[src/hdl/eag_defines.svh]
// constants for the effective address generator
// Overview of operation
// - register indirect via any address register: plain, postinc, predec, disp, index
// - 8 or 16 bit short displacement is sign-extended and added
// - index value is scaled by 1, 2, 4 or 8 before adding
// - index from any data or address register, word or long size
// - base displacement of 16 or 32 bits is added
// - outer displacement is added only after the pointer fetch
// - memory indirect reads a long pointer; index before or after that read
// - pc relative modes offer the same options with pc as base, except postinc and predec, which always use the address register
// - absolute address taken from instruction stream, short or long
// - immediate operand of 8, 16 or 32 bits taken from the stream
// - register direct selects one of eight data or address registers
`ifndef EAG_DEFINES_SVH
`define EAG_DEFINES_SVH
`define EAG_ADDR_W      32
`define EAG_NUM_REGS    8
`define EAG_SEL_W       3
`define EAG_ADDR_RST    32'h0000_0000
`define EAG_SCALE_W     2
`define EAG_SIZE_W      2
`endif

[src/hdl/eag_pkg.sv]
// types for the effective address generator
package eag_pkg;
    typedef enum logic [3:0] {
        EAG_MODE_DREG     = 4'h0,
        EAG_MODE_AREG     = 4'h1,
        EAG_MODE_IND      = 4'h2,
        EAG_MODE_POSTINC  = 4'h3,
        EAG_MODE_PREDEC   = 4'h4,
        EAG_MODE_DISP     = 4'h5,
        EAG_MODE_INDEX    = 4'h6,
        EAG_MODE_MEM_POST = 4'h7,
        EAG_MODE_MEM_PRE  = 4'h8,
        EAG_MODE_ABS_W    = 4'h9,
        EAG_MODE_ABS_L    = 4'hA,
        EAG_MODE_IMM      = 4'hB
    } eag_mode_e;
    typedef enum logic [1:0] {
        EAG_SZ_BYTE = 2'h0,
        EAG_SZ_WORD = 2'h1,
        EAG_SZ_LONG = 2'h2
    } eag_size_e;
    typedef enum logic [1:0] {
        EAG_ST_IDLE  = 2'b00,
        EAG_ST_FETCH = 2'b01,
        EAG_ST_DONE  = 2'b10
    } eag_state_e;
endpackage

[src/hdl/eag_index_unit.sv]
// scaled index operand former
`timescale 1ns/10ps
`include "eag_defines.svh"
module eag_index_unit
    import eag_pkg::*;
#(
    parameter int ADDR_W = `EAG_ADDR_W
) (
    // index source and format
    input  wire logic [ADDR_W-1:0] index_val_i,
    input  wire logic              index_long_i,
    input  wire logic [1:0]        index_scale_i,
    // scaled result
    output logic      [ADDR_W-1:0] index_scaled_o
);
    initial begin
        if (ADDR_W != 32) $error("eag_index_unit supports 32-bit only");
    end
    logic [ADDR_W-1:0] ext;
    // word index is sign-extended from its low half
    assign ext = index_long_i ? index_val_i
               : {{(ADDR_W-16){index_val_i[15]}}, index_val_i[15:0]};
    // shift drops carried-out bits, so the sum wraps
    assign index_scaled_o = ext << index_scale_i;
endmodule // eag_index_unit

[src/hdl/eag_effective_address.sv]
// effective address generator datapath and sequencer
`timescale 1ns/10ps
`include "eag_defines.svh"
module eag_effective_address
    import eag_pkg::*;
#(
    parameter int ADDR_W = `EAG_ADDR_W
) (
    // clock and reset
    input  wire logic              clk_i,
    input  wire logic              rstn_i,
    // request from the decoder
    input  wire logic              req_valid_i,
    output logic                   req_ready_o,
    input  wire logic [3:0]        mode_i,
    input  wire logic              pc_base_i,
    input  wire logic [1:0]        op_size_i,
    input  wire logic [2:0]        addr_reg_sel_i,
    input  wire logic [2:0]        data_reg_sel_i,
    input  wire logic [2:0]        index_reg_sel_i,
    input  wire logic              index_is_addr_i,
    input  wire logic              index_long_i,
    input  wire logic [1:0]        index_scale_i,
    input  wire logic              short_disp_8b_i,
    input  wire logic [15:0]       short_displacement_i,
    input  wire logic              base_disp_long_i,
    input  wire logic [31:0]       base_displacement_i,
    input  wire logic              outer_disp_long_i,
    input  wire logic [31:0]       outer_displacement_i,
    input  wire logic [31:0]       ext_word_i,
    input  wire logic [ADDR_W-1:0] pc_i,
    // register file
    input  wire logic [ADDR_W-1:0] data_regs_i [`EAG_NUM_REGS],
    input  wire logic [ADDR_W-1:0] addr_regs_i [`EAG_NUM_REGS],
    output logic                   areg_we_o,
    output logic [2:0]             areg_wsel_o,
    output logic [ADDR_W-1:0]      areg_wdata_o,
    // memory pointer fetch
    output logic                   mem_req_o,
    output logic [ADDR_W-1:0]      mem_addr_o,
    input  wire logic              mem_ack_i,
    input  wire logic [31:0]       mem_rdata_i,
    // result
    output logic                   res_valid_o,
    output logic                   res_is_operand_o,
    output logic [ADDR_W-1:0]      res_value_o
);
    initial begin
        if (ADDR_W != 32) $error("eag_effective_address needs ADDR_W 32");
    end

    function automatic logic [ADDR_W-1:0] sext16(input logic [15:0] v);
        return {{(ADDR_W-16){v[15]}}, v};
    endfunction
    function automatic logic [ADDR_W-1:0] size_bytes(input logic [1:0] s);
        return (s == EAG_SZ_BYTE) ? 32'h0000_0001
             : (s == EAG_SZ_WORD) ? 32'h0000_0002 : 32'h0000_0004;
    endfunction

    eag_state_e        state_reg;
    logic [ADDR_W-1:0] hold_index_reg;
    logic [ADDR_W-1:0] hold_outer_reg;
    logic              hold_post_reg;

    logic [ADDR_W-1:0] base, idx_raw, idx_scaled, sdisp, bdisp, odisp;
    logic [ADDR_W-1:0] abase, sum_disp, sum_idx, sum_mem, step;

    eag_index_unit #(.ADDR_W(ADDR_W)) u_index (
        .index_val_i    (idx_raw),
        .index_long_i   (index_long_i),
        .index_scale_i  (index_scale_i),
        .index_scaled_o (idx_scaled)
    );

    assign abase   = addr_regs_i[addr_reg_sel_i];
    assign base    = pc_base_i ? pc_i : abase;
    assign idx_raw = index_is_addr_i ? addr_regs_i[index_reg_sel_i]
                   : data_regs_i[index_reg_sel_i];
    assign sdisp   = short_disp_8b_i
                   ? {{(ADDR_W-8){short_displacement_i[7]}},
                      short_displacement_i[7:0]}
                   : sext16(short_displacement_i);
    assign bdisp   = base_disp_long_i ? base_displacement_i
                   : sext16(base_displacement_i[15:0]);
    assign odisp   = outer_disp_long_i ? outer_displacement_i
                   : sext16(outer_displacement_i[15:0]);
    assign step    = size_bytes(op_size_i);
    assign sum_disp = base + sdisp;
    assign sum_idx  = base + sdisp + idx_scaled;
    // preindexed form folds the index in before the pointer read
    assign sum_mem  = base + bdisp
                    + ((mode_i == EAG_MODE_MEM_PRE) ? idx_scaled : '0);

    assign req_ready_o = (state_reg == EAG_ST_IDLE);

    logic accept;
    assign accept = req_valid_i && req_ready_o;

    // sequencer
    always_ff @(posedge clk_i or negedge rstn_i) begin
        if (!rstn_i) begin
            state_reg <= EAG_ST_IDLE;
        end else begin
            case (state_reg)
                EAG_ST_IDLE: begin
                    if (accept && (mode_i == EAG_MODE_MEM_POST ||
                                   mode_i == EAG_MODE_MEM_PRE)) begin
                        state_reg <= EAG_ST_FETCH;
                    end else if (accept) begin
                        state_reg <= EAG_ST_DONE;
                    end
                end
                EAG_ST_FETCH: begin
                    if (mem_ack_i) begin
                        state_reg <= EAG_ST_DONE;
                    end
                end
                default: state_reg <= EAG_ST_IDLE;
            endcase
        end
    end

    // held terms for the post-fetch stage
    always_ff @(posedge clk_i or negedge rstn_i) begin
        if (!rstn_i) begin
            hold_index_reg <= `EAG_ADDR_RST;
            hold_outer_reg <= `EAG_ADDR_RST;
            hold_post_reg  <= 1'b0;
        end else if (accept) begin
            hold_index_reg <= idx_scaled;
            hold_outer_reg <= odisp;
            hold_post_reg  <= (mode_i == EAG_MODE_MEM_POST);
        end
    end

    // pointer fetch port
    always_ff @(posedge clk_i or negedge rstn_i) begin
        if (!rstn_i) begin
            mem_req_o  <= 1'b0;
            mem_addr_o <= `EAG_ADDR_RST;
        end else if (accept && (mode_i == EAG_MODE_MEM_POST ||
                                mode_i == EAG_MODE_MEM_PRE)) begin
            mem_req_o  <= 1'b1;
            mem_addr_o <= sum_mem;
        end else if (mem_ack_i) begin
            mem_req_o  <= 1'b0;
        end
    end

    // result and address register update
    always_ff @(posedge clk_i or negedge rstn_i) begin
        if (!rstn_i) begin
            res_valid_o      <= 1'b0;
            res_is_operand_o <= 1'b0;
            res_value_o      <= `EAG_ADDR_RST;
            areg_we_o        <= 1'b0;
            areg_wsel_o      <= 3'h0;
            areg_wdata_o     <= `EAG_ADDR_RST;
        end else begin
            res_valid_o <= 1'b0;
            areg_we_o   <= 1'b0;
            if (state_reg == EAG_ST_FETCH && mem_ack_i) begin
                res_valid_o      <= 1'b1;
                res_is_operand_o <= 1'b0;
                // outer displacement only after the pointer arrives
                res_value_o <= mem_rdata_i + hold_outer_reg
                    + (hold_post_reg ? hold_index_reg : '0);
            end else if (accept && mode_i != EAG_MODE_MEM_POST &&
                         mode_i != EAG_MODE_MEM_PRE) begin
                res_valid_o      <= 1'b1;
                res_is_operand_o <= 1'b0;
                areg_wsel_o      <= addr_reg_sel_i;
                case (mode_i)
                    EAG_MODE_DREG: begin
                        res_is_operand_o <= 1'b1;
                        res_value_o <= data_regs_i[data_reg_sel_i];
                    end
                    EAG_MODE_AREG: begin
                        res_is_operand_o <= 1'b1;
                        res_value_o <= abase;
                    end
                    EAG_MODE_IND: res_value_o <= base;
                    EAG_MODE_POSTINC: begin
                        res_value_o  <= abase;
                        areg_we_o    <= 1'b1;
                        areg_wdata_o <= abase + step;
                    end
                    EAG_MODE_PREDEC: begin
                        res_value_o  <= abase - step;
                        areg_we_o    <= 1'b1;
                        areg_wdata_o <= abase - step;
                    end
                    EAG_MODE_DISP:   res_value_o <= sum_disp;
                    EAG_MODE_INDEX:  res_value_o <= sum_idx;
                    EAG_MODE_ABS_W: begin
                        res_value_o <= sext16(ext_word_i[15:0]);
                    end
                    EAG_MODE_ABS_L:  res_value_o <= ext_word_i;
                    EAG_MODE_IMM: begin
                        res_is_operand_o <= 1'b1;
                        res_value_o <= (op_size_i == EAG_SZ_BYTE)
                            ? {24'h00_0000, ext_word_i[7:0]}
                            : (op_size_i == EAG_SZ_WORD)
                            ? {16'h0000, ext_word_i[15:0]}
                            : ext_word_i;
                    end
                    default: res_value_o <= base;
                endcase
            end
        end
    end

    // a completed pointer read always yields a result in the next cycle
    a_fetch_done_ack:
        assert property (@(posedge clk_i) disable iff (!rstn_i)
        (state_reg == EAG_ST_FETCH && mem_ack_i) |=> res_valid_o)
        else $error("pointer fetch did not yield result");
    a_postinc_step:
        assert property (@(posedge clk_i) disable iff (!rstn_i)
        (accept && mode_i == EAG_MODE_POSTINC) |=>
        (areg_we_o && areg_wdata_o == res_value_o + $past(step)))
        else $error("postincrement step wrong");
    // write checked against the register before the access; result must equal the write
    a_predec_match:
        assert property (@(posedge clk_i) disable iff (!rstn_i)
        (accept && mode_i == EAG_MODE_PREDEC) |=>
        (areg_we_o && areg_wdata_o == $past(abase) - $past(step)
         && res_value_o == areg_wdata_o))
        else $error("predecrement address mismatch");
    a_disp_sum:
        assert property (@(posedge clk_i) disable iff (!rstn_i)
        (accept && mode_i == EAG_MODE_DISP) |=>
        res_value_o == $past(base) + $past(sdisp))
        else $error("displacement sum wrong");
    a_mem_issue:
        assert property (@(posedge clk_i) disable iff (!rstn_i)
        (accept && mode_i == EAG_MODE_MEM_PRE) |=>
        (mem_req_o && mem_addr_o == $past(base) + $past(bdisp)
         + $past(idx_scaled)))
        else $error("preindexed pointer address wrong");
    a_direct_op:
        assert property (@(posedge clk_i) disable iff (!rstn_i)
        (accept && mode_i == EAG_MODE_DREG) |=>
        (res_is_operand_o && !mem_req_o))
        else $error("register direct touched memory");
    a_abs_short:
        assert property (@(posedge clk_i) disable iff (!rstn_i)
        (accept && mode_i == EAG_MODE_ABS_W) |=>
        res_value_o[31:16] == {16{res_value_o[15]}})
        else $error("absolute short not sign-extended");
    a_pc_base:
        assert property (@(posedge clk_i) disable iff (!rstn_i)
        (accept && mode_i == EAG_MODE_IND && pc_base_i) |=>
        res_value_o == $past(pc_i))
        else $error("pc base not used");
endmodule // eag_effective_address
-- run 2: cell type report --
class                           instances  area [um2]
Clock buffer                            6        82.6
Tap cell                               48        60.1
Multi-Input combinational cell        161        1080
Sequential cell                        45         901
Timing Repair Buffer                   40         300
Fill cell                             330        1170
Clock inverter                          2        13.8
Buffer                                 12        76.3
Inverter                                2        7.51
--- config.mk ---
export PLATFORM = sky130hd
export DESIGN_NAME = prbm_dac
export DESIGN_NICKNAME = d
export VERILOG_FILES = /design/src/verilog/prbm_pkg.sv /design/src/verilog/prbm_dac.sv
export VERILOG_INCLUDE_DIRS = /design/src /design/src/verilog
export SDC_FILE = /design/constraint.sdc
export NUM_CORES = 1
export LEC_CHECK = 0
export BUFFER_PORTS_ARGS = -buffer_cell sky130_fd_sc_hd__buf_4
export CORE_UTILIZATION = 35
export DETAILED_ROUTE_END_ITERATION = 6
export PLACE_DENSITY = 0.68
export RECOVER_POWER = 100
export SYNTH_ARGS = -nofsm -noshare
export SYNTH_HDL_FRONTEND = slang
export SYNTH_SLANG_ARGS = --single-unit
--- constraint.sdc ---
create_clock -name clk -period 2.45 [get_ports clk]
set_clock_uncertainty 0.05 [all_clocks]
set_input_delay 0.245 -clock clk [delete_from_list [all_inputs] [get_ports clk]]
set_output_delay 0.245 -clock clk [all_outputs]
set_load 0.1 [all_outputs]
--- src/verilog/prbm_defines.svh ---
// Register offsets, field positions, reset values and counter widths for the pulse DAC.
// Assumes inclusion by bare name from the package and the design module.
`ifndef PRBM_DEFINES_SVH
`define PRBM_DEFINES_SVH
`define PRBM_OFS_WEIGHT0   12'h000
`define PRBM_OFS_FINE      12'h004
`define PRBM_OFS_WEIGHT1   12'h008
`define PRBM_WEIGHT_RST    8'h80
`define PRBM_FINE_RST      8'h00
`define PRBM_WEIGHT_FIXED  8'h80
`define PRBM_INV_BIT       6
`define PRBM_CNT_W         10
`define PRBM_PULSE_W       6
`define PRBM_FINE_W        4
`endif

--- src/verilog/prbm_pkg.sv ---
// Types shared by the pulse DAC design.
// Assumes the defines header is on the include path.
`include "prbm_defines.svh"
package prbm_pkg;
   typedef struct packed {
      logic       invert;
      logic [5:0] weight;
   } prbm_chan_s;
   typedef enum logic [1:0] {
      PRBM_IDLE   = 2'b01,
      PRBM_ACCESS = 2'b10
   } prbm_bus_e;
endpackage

* Task objective: Filter the records above for lines containing the word "stream", and copy those lines.

* Written answer:
// - absolute address taken from instruction stream, short or long
// - immediate operand of 8, 16 or 32 bits taken from the stream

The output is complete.